[Collected data entries]
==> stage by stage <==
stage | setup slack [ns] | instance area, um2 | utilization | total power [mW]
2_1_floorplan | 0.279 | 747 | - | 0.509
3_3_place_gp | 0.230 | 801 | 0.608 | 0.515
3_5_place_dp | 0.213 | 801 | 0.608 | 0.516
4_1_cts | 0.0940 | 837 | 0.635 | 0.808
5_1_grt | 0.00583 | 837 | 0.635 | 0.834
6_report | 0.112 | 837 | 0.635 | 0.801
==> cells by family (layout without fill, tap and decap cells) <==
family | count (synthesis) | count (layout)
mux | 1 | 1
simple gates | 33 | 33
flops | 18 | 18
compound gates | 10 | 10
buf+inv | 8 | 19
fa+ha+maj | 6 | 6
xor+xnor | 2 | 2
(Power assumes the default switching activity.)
### src/rtl/rig_pkg.sv
// Shared definitions for the fault-injection rig capture path: result codes,
// receiver/frame state encodings and the UART bit-period derivation.
package rig_pkg;

  typedef enum logic [1:0] {
    RES_MATCH   = 2'b00,
    RES_FAULT   = 2'b01,
    RES_TIMEOUT = 2'b10,
    RES_FRAME   = 2'b11
  } result_e;

  typedef enum logic [1:0] {
    R_IDLE,
    R_START,
    R_DATA,
    R_STOP
  } rx_state_e;

  typedef enum logic [1:0] {
    F_IDLE,
    F_CAPTURE,
    F_REPORT
  } frame_state_e;

  function automatic int unsigned clks_per_bit(input int unsigned clk_hz,
                                               input int unsigned baud);
    return clk_hz / baud;
  endfunction

endpackage

### src/rtl/uart_rx_byte.sv
// 8N1 UART byte receiver: 2-FF synchronizer, mid-bit sampling timer and
// receiver FSM. Pulses byte_valid on a good stop bit, frame_err on a bad one.
module uart_rx_byte
  import rig_pkg::*;
#(
  parameter int unsigned CLKS_PER_BIT = 2604
) (
  input  logic       clk,
  input  logic       rst_n,
  input  logic       rx,
  output logic       byte_valid,
  output logic [7:0] data,
  output logic       frame_err
);

  localparam int unsigned CW = $clog2(CLKS_PER_BIT + 1);
  localparam logic [CW-1:0] HalfLast = CW'(CLKS_PER_BIT / 2 - 1);
  localparam logic [CW-1:0] BitLast  = CW'(CLKS_PER_BIT - 1);

  logic          rx_meta_q, rx_sync_q, rx_prev_q;
  rx_state_e     state_q, state_d;
  logic [CW-1:0] cnt_q, cnt_d;
  logic [2:0]    bit_q, bit_d;
  logic [7:0]    shift_q, shift_d;

  always_ff @(posedge clk) begin
    if (!rst_n) begin
      rx_meta_q <= 1'b1;
      rx_sync_q <= 1'b1;
      rx_prev_q <= 1'b1;
      state_q   <= R_IDLE;
      cnt_q     <= '0;
      bit_q     <= '0;
      shift_q   <= '0;
    end else begin
      rx_meta_q <= rx;
      rx_sync_q <= rx_meta_q;
      rx_prev_q <= rx_sync_q;
      state_q   <= state_d;
      cnt_q     <= cnt_d;
      bit_q     <= bit_d;
      shift_q   <= shift_d;
    end
  end

  always_comb begin
    state_d    = state_q;
    cnt_d      = cnt_q + 1'b1;
    bit_d      = bit_q;
    shift_d    = shift_q;
    byte_valid = 1'b0;
    frame_err  = 1'b0;
    unique case (state_q)
      R_IDLE: begin
        cnt_d = '0;
        if (rx_prev_q && !rx_sync_q) state_d = R_START;
      end
      R_START: begin
        // A start bit that is high again at mid-bit was a glitch.
        if (cnt_q == HalfLast) begin
          cnt_d   = '0;
          bit_d   = '0;
          state_d = rx_sync_q ? R_IDLE : R_DATA;
        end
      end
      R_DATA: begin
        if (cnt_q == BitLast) begin
          cnt_d   = '0;
          shift_d = {rx_sync_q, shift_q[7:1]};
          bit_d   = bit_q + 3'd1;
          if (bit_q == 3'd7) state_d = R_STOP;
        end
      end
      R_STOP: begin
        if (cnt_q == BitLast) begin
          cnt_d   = '0;
          state_d = R_IDLE;
          if (rx_sync_q) byte_valid = 1'b1;
          else           frame_err  = 1'b1;
        end
      end
      default: state_d = R_IDLE;
    endcase
  end

  assign data = shift_q;

endmodule

### src/rtl/target_response_rx.sv
// Captures one ciphertext frame from the target UART after ARM and reports
// match / fault / timeout / framing error to the glitch sequencer.
module target_response_rx
  import rig_pkg::*;
#(
  parameter int unsigned CLK_HZ      = 25000000,
  parameter int unsigned BAUD        = 9600,
  parameter int unsigned FRAME_BYTES = 16,
  parameter int unsigned TIMEOUT_LEN = CLK_HZ / 10
) (
  input  logic         CLK,
  input  logic         RST_N,
  input  logic         RX,
  input  logic         ARM,
  input  logic [127:0] GOLDEN,
  output logic         BUSY,
  output logic         DONE,
  output logic [1:0]   RESULT,
  output logic [127:0] DATA,
  output logic [4:0]   BYTE_CNT
);

  localparam int unsigned CPB = clks_per_bit(CLK_HZ, BAUD);
  localparam int unsigned TW  = $clog2(TIMEOUT_LEN + 1);
  // The loading cycle counts as the first of TIMEOUT_LEN, so expiry lands
  // DONE exactly TIMEOUT_LEN cycles after ARM or the last byte_valid.
  localparam logic [TW-1:0] TmoLoad = TW'(TIMEOUT_LEN - 1);

  logic       byte_valid, frame_err;
  logic [7:0] rx_data;

  uart_rx_byte #(
    .CLKS_PER_BIT(CPB)
  ) u_rx (
    .clk       (CLK),
    .rst_n     (RST_N),
    .rx        (RX),
    .byte_valid(byte_valid),
    .data      (rx_data),
    .frame_err (frame_err)
  );

  frame_state_e   state_q, state_d;
  logic [127:0]   golden_q, golden_d;
  logic [127:0]   data_q, data_d;
  logic [4:0]     cnt_q, cnt_d;
  logic [TW-1:0]  tmo_q, tmo_d;
  result_e        result_q, result_d;

  always_ff @(posedge CLK) begin
    if (!RST_N) begin
      state_q  <= F_IDLE;
      golden_q <= '0;
      data_q   <= '0;
      cnt_q    <= '0;
      tmo_q    <= '0;
      result_q <= RES_MATCH;
    end else begin
      state_q  <= state_d;
      golden_q <= golden_d;
      data_q   <= data_d;
      cnt_q    <= cnt_d;
      tmo_q    <= tmo_d;
      result_q <= result_d;
    end
  end

  always_comb begin
    state_d  = state_q;
    golden_d = golden_q;
    data_d   = data_q;
    cnt_d    = cnt_q;
    tmo_d    = tmo_q;
    result_d = result_q;
    unique case (state_q)
      F_IDLE: begin
        if (ARM) begin
          state_d  = F_CAPTURE;
          golden_d = GOLDEN;
          data_d   = '0;
          cnt_d    = '0;
          tmo_d    = TmoLoad;
        end
      end
      F_CAPTURE: begin
        if (frame_err) begin
          result_d = RES_FRAME;
          state_d  = F_REPORT;
        end else if (byte_valid) begin
          for (int i = 0; i < 16; i++) begin
            if (cnt_q == 5'(i)) data_d[127-8*i -: 8] = rx_data;
          end
          cnt_d = cnt_q + 5'd1;
          tmo_d = TmoLoad;
          // Compare against the next DATA so the last byte is included and
          // RESULT is valid together with DONE.
          if (cnt_d == 5'(FRAME_BYTES)) begin
            state_d  = F_REPORT;
            result_d = (data_d != golden_q) ? RES_FAULT : RES_MATCH;
          end
        end else if (tmo_q <= TW'(1)) begin
          result_d = RES_TIMEOUT;
          state_d  = F_REPORT;
        end else begin
          tmo_d = tmo_q - 1'b1;
        end
      end
      F_REPORT: state_d = F_IDLE;
      default:  state_d = F_IDLE;
    endcase
  end

  assign BUSY     = (state_q == F_CAPTURE);
  assign DONE     = (state_q == F_REPORT);
  assign RESULT   = result_q;
  assign DATA     = data_q;
  assign BYTE_CNT = cnt_q;

endmodule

● Task description
In the entries above, please find the line with "localparam int unsigned TW" and the line with "is included and", then write out exactly those two lines and every line between them, and nothing more.

● Worked solution
  localparam int unsigned TW  = $clog2(TIMEOUT_LEN + 1);
  // The loading cycle counts as the first of TIMEOUT_LEN, so expiry lands
  // DONE exactly TIMEOUT_LEN cycles after ARM or the last byte_valid.
  localparam logic [TW-1:0] TmoLoad = TW'(TIMEOUT_LEN - 1);

  logic       byte_valid, frame_err;
  logic [7:0] rx_data;

  uart_rx_byte #(
    .CLKS_PER_BIT(CPB)
  ) u_rx (
    .clk       (CLK),
    .rst_n     (RST_N),
    .rx        (RX),
    .byte_valid(byte_valid),
    .data      (rx_data),
    .frame_err (frame_err)
  );

  frame_state_e   state_q, state_d;
  logic [127:0]   golden_q, golden_d;
  logic [127:0]   data_q, data_d;
  logic [4:0]     cnt_q, cnt_d;
  logic [TW-1:0]  tmo_q, tmo_d;
  result_e        result_q, result_d;

  always_ff @(posedge CLK) begin
    if (!RST_N) begin
      state_q  <= F_IDLE;
      golden_q <= '0;
      data_q   <= '0;
      cnt_q    <= '0;
      tmo_q    <= '0;
      result_q <= RES_MATCH;
    end else begin
      state_q  <= state_d;
      golden_q <= golden_d;
      data_q   <= data_d;
      cnt_q    <= cnt_d;
      tmo_q    <= tmo_d;
      result_q <= result_d;
    end
  end

  always_comb begin
    state_d  = state_q;
    golden_d = golden_q;
    data_d   = data_q;
    cnt_d    = cnt_q;
    tmo_d    = tmo_q;
    result_d = result_q;
    unique case (state_q)
      F_IDLE: begin
        if (ARM) begin
          state_d  = F_CAPTURE;
          golden_d = GOLDEN;
          data_d   = '0;
          cnt_d    = '0;
          tmo_d    = TmoLoad;
        end
      end
      F_CAPTURE: begin
        if (frame_err) begin
          result_d = RES_FRAME;
          state_d  = F_REPORT;
        end else if (byte_valid) begin
          for (int i = 0; i < 16; i++) begin
            if (cnt_q == 5'(i)) data_d[127-8*i -: 8] = rx_data;
          end
          cnt_d = cnt_q + 5'd1;
          tmo_d = TmoLoad;
          // Compare against the next DATA so the last byte is included and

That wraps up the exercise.